## EXERCISE PROMPT
Your job is to set down the stretch of entries that opens with the line containing "rd_ok_b ? q_b : '0;" and closes with the line containing "if (in_valid &&". Keep both end lines, copy each exactly, and add nothing.

## EXTRACTED ENTRIES
* * *
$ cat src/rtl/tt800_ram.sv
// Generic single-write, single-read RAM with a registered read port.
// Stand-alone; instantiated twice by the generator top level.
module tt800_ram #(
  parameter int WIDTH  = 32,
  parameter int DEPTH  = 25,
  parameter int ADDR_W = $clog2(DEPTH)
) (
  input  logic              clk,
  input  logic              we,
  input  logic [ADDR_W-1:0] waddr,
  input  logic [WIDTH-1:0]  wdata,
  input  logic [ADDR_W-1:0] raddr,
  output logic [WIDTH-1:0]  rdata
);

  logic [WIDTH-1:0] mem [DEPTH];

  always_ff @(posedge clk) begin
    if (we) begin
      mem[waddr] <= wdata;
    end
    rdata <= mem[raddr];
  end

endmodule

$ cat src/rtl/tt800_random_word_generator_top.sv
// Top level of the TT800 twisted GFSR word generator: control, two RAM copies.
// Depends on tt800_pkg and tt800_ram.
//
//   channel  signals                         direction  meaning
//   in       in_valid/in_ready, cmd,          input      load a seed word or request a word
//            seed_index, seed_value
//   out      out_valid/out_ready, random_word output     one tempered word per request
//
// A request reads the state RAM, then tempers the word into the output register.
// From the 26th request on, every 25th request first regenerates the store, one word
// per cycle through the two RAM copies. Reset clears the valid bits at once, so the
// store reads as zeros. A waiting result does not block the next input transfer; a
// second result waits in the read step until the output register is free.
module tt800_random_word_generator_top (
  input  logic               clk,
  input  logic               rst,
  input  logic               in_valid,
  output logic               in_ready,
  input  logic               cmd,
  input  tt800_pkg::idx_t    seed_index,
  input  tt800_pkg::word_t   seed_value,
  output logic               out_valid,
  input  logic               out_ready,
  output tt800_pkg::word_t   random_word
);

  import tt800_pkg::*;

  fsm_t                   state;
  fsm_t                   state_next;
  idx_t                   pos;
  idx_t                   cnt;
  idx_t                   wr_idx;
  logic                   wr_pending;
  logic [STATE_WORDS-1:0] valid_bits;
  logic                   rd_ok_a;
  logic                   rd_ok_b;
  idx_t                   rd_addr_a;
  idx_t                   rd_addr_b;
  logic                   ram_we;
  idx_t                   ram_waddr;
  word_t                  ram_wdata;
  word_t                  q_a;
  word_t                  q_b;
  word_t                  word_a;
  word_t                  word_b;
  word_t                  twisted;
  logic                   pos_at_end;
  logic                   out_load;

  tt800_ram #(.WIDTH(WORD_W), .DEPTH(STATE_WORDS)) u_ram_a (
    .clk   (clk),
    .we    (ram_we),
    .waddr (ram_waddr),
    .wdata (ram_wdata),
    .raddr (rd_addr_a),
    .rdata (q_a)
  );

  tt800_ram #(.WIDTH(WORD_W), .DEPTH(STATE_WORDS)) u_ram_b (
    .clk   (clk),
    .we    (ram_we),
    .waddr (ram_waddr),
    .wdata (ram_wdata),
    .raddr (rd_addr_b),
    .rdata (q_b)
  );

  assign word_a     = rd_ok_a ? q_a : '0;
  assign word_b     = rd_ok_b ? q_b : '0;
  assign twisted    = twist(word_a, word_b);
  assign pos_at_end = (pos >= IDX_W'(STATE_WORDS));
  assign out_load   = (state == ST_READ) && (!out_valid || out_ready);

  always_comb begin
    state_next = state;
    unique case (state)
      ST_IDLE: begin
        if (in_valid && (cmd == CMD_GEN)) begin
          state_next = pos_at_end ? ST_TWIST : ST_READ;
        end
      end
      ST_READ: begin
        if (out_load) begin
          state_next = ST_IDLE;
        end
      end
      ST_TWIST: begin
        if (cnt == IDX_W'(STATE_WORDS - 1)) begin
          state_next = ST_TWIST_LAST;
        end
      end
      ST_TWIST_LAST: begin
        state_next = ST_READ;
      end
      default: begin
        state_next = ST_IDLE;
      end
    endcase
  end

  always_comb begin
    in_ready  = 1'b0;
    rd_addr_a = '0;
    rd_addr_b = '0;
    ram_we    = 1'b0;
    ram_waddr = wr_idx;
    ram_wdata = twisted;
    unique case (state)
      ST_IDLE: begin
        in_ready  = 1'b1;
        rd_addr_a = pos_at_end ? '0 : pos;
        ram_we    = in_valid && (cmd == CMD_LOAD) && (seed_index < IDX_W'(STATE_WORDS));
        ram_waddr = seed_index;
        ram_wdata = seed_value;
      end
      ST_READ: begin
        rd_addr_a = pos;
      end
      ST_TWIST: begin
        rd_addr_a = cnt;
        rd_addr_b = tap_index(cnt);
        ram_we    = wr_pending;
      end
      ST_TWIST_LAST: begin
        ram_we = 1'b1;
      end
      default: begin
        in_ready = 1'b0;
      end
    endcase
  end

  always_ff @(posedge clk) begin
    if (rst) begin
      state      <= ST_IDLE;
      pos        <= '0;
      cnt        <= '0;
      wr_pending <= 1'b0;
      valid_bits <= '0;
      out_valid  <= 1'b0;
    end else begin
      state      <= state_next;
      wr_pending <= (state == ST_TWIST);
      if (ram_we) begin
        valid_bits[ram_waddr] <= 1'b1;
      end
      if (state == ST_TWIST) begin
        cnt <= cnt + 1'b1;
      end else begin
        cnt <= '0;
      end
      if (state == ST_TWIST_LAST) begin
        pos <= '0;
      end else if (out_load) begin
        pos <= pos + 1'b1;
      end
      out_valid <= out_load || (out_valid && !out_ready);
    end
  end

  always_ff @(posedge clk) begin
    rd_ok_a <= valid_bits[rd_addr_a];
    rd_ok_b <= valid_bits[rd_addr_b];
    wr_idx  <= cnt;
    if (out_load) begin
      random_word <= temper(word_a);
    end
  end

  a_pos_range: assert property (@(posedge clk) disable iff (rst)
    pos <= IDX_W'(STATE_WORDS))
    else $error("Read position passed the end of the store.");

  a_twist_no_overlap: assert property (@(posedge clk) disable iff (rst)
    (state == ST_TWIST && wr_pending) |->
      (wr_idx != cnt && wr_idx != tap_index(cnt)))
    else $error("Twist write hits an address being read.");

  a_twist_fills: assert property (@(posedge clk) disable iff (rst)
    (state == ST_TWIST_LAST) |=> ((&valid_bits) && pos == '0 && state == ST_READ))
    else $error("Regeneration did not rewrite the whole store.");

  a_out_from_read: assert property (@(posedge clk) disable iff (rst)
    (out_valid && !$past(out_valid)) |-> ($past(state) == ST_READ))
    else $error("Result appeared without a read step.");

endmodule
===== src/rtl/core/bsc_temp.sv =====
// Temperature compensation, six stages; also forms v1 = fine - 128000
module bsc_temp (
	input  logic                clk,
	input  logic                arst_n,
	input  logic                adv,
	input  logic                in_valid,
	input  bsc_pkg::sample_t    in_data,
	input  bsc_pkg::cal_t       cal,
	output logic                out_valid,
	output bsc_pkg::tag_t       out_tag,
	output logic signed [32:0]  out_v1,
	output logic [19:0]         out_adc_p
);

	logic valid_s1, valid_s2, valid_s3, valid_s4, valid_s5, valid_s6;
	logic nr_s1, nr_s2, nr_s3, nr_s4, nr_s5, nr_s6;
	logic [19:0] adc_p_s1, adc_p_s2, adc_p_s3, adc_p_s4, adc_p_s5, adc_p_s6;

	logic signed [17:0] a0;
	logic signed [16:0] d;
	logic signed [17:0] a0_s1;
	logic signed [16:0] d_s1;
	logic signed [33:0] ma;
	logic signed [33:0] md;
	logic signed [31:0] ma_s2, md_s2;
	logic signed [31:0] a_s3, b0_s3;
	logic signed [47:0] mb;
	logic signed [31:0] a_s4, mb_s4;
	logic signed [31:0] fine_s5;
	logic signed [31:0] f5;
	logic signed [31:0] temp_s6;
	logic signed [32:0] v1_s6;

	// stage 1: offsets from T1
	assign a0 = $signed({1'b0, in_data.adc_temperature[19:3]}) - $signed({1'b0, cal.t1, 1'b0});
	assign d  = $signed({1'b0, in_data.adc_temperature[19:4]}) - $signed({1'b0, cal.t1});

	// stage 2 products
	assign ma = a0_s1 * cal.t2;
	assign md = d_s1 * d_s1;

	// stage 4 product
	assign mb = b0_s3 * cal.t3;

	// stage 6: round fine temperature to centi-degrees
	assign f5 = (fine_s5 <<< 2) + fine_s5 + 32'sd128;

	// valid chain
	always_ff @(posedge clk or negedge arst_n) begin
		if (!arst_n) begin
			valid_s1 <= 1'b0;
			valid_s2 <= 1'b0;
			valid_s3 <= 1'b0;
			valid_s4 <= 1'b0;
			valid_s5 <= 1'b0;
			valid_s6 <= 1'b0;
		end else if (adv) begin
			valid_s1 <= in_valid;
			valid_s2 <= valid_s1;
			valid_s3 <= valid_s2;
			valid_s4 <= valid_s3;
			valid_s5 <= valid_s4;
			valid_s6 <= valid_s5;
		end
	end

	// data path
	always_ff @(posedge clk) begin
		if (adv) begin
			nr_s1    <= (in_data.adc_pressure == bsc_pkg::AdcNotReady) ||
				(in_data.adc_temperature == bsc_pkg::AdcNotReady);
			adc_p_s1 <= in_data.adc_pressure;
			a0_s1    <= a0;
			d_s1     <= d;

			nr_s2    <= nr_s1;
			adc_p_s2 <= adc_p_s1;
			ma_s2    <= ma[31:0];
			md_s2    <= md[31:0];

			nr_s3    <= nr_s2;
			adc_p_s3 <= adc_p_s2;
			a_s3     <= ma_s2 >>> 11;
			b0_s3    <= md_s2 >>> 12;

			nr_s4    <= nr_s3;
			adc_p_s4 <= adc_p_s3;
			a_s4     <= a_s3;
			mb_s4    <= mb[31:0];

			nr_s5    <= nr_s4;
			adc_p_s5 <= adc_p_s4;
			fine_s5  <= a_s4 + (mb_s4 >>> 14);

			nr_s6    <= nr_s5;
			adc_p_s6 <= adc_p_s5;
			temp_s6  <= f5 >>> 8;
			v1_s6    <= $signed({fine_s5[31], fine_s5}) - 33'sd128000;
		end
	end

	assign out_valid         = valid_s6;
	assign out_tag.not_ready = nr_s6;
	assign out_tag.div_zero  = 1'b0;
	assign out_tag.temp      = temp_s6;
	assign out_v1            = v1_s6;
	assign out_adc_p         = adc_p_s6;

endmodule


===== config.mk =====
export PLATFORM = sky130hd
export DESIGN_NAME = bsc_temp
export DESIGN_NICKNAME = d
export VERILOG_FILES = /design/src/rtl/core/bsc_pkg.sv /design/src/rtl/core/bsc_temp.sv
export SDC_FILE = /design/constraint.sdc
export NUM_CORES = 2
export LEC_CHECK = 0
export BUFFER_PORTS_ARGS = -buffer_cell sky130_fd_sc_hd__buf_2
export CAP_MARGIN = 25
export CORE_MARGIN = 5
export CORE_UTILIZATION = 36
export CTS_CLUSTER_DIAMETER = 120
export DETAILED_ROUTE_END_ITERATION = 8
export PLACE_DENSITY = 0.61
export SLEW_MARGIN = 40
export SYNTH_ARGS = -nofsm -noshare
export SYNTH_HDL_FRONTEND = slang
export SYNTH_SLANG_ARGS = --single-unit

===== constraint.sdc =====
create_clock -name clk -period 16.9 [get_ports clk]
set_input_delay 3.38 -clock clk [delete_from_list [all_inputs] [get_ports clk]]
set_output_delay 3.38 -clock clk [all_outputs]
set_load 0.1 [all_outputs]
* * *
## ANSWER TO THE PROBLEM
  assign word_b     = rd_ok_b ? q_b : '0;
  assign twisted    = twist(word_a, word_b);
  assign pos_at_end = (pos >= IDX_W'(STATE_WORDS));
  assign out_load   = (state == ST_READ) && (!out_valid || out_ready);

  always_comb begin
    state_next = state;
    unique case (state)
      ST_IDLE: begin
        if (in_valid && (cmd == CMD_GEN)) begin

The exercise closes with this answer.